Extracted entries —
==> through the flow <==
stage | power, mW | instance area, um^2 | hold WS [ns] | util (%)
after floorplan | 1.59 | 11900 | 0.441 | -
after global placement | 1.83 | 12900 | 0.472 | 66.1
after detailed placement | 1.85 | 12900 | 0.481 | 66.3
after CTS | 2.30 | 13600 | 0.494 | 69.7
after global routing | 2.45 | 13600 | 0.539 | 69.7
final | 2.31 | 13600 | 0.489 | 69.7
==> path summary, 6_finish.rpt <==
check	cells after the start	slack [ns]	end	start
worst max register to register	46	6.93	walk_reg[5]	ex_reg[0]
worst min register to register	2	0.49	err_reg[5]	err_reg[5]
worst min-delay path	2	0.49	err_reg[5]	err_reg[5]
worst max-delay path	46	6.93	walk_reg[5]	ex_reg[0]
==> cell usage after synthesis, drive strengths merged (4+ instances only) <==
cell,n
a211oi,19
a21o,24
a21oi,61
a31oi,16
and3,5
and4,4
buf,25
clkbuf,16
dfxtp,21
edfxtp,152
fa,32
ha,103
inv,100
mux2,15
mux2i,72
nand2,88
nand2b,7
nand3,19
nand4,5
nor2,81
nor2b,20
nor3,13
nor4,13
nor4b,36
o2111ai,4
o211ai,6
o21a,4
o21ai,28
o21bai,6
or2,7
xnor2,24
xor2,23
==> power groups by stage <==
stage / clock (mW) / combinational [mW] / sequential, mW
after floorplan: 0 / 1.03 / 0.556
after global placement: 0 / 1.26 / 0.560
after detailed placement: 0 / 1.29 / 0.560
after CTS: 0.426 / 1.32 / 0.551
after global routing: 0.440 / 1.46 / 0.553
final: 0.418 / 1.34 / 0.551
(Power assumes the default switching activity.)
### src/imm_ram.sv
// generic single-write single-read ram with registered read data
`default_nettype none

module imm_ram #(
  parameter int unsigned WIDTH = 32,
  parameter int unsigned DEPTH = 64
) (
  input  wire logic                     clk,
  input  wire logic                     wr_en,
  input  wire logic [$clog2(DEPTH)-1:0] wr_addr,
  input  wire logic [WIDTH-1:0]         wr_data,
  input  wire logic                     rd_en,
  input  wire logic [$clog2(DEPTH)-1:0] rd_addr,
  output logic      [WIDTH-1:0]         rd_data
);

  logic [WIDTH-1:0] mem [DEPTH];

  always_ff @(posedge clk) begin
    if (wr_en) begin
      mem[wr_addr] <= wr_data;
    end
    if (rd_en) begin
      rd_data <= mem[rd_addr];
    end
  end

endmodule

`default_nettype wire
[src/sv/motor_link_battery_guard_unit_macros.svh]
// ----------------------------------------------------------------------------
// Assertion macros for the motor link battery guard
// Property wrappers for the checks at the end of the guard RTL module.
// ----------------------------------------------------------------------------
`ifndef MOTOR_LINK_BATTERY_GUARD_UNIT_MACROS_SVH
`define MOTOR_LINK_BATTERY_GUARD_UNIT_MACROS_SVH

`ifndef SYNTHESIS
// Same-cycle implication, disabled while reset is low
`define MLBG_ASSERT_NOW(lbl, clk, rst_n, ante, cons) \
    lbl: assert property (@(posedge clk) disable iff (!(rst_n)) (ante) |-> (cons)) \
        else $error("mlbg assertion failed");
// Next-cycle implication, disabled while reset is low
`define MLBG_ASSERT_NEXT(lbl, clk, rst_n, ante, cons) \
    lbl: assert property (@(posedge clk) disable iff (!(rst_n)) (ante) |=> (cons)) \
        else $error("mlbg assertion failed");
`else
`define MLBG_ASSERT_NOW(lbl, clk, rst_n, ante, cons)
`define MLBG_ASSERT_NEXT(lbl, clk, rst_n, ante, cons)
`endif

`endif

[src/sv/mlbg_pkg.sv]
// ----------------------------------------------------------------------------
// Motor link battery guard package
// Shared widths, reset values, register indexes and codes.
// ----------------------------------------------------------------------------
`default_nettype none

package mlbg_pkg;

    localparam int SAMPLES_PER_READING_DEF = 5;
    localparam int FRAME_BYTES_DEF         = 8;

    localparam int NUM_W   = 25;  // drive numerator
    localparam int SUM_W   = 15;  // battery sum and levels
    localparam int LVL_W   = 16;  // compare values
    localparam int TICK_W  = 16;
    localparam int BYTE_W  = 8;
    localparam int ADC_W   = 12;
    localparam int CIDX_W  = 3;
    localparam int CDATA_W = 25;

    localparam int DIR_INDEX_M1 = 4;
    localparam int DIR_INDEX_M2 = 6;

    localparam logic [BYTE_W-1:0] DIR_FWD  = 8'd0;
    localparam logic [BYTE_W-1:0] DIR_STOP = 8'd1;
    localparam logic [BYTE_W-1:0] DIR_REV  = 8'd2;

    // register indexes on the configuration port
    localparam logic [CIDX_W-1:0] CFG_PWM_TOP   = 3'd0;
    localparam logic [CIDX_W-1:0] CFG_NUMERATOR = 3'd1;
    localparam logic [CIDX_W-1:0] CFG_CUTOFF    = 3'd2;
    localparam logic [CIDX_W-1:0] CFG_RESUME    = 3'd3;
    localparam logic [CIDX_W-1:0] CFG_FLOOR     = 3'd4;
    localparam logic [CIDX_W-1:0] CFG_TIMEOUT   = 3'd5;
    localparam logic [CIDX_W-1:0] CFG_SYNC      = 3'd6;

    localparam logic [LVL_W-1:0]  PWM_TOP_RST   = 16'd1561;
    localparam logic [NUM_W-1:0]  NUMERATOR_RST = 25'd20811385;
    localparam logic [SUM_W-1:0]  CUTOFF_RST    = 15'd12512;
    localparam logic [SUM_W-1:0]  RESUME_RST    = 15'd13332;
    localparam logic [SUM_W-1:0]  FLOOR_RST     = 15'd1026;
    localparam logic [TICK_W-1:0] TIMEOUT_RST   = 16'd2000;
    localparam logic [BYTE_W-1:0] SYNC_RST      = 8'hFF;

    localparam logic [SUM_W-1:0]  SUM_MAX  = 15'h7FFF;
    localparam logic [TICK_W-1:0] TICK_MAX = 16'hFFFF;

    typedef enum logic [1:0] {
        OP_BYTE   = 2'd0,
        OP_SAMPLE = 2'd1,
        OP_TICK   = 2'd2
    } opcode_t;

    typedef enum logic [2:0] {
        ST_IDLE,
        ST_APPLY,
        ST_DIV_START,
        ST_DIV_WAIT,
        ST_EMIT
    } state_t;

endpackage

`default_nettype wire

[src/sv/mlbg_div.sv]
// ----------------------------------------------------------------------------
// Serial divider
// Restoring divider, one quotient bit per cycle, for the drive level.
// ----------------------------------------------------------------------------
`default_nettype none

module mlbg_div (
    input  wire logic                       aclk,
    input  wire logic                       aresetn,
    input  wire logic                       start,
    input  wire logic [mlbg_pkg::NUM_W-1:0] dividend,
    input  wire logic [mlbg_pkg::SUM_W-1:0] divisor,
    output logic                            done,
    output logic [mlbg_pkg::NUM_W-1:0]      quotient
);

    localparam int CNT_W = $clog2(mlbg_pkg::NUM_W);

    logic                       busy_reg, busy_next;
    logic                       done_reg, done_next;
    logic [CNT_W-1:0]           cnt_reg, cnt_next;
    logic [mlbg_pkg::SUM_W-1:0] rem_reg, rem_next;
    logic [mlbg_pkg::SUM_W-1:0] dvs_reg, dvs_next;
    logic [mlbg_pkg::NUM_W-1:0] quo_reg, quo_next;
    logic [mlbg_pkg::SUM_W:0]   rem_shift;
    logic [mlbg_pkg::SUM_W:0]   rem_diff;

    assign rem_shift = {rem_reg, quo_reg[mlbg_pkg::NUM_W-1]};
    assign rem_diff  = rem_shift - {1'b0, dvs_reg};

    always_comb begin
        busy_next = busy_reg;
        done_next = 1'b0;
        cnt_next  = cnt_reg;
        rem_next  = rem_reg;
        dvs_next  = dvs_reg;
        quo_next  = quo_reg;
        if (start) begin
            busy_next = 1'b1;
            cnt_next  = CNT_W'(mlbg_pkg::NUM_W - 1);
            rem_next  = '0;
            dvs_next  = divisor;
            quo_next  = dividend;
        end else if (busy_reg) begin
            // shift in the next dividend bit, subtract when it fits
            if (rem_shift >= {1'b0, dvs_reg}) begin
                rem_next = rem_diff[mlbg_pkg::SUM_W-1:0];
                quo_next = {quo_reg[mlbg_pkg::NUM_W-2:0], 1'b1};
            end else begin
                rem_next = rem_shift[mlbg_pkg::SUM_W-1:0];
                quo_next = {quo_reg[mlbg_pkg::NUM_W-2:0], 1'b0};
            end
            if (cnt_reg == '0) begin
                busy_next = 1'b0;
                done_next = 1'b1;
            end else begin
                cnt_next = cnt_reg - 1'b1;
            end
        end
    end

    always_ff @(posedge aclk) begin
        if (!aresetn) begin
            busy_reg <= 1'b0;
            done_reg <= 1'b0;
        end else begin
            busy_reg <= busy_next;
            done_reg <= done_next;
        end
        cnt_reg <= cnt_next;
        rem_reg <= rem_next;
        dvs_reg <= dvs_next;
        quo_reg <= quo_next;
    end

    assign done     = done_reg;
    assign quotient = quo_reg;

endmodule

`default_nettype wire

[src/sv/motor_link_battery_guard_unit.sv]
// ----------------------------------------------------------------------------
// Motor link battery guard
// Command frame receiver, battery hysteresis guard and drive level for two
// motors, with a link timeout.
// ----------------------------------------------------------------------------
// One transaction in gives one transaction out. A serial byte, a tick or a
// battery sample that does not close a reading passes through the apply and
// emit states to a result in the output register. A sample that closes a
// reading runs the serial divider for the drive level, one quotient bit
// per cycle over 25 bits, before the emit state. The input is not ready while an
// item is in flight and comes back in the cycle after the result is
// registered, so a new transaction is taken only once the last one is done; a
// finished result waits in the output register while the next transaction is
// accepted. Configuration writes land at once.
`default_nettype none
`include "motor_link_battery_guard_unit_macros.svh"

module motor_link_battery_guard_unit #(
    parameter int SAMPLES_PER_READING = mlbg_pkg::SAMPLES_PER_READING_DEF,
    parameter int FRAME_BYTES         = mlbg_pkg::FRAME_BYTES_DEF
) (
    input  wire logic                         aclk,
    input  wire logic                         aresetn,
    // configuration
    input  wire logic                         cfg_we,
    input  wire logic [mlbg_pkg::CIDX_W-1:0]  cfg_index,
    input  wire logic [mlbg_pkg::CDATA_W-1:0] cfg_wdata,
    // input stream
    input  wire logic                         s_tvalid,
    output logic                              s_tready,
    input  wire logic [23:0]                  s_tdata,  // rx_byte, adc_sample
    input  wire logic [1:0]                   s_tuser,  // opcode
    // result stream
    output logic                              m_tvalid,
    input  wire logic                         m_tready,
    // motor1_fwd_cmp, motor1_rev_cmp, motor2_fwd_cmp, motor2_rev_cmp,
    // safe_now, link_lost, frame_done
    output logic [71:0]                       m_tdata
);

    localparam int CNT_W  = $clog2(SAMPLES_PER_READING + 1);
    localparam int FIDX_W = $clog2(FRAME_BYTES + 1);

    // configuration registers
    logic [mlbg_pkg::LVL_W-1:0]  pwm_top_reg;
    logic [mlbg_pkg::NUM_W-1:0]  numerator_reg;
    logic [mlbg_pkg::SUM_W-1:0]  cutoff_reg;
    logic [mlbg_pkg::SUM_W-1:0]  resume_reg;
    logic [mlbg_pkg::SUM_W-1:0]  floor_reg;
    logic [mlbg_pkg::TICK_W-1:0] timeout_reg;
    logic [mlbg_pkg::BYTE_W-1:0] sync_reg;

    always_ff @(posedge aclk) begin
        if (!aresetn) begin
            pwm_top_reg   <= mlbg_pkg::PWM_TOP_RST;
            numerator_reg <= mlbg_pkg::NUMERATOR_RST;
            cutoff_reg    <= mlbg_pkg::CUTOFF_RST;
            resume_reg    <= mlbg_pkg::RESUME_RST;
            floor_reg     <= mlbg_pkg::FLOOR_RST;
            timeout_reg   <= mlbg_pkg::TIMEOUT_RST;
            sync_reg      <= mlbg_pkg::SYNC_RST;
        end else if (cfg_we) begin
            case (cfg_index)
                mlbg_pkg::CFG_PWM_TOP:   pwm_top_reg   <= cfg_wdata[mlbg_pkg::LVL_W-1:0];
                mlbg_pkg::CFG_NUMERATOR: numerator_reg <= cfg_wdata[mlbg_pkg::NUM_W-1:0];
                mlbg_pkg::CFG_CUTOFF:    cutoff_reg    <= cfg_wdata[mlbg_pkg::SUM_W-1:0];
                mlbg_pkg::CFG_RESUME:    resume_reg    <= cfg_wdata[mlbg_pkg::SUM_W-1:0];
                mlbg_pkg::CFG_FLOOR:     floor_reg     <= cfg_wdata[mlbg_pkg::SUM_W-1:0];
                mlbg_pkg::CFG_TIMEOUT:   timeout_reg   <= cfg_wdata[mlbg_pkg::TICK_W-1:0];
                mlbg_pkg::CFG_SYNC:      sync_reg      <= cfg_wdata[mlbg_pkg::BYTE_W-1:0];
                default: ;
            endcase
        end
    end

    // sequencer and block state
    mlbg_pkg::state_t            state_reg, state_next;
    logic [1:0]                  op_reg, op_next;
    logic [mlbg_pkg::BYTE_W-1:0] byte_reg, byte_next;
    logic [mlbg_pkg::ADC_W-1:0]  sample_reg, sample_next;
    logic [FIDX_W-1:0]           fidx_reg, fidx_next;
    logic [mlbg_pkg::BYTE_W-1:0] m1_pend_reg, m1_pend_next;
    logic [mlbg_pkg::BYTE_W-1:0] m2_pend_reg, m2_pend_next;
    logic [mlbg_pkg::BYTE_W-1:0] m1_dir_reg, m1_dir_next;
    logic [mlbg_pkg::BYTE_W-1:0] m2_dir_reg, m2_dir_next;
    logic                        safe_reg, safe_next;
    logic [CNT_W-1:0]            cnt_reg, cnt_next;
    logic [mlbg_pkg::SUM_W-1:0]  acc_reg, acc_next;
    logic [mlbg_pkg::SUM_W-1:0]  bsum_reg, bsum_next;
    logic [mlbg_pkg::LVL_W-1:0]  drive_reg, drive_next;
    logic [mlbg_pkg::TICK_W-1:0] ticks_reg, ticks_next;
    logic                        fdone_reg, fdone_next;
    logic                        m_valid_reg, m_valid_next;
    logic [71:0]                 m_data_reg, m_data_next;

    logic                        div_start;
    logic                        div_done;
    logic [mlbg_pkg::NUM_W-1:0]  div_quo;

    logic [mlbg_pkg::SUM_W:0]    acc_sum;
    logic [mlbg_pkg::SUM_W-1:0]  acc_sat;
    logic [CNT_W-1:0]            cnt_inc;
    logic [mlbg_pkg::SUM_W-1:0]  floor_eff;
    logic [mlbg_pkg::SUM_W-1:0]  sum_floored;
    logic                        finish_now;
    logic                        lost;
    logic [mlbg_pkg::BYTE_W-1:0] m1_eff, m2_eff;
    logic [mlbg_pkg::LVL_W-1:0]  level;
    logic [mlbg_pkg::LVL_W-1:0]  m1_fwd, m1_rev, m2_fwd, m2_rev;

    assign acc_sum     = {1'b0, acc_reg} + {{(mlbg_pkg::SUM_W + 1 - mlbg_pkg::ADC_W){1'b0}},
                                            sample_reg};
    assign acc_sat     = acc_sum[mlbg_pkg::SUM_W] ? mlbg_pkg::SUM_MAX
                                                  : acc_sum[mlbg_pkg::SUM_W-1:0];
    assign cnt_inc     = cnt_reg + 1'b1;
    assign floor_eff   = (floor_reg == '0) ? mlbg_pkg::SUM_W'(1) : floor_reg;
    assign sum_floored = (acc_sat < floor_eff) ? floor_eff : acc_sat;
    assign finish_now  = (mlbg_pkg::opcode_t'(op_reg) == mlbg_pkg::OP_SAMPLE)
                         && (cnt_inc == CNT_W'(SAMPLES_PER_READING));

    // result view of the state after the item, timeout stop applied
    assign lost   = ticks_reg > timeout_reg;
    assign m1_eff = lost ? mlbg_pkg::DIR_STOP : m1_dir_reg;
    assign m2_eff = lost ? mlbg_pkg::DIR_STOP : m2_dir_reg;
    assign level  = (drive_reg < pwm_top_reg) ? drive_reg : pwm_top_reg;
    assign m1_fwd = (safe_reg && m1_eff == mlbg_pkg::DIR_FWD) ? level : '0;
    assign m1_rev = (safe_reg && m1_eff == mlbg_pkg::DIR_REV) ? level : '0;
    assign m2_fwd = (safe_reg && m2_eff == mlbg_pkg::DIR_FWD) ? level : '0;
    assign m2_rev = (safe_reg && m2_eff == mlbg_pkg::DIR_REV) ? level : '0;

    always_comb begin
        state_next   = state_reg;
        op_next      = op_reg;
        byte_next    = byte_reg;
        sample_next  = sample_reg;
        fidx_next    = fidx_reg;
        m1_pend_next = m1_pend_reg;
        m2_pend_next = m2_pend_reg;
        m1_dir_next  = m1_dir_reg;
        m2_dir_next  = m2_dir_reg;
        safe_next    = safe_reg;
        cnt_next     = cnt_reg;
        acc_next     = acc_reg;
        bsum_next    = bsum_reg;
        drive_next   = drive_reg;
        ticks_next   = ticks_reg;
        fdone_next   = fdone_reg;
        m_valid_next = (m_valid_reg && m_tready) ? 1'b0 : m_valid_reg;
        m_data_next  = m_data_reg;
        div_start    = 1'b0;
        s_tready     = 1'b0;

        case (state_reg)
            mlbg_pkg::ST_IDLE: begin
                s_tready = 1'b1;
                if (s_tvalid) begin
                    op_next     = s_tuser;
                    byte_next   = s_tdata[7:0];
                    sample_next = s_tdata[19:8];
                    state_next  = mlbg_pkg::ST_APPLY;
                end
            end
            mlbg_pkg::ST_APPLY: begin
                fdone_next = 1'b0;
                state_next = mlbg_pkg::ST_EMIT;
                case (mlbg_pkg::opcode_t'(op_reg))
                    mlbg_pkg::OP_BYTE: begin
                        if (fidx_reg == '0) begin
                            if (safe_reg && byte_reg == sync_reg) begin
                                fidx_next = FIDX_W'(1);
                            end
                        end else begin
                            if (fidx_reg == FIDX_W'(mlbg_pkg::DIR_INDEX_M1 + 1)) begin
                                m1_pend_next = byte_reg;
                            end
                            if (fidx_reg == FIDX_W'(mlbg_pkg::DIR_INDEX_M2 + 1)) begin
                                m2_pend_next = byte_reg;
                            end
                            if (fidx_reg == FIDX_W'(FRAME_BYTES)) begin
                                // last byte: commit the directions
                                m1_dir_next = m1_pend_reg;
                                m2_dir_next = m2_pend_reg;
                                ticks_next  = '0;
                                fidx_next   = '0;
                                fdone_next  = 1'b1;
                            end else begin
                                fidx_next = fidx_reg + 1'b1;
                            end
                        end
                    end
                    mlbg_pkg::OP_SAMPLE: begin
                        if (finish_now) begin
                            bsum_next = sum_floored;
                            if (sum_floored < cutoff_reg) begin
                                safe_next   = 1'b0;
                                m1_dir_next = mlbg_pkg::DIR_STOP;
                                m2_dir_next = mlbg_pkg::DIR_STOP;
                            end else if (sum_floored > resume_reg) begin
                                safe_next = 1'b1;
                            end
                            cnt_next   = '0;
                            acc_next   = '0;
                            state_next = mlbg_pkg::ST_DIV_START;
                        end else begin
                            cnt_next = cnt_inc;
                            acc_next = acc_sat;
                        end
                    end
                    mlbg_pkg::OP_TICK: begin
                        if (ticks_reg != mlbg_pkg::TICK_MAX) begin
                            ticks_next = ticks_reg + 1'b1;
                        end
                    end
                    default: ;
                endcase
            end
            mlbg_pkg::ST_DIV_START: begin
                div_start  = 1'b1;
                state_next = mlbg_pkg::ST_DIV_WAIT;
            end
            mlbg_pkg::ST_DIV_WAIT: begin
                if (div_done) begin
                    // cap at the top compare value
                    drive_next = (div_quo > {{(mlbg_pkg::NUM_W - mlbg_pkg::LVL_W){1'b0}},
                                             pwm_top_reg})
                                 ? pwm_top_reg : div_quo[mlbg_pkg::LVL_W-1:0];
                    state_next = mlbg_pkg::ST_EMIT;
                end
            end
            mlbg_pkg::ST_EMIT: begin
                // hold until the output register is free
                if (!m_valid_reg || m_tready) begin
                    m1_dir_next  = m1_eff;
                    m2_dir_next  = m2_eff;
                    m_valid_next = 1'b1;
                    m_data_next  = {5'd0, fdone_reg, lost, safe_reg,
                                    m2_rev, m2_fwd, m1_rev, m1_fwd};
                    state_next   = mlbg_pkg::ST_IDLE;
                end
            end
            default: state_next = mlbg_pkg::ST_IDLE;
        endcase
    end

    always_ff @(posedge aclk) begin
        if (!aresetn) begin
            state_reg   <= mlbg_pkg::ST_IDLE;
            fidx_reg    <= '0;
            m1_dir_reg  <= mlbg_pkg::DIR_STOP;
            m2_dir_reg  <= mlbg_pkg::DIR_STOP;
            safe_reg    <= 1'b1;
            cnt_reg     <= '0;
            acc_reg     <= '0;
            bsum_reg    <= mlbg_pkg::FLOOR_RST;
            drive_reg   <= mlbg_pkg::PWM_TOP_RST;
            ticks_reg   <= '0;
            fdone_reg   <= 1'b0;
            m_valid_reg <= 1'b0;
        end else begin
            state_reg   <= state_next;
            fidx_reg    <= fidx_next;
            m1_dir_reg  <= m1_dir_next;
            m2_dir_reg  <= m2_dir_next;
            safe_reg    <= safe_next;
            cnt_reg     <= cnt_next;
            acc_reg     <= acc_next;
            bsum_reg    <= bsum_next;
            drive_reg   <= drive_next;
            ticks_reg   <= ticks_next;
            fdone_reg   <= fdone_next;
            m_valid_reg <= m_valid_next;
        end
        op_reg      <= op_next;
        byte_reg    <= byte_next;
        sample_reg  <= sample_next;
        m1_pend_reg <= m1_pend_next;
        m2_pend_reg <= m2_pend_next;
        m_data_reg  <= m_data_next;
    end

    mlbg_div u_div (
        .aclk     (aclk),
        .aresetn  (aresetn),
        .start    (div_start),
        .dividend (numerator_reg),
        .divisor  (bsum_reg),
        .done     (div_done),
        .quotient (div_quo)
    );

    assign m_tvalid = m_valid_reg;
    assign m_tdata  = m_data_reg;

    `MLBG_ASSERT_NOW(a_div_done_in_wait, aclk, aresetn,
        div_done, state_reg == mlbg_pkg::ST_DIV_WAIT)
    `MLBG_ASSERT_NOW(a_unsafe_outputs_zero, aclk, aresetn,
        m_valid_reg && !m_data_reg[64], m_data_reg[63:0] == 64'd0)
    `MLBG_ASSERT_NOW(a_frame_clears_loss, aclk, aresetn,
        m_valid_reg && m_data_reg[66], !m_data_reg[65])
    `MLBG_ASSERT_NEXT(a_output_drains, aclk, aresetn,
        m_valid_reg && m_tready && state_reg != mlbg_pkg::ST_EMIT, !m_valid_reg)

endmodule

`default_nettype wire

Task statement — Would you filter the records and copy each line that contains the word "enum"?

Exercise response —
    typedef enum logic [1:0] {
    typedef enum logic [2:0] {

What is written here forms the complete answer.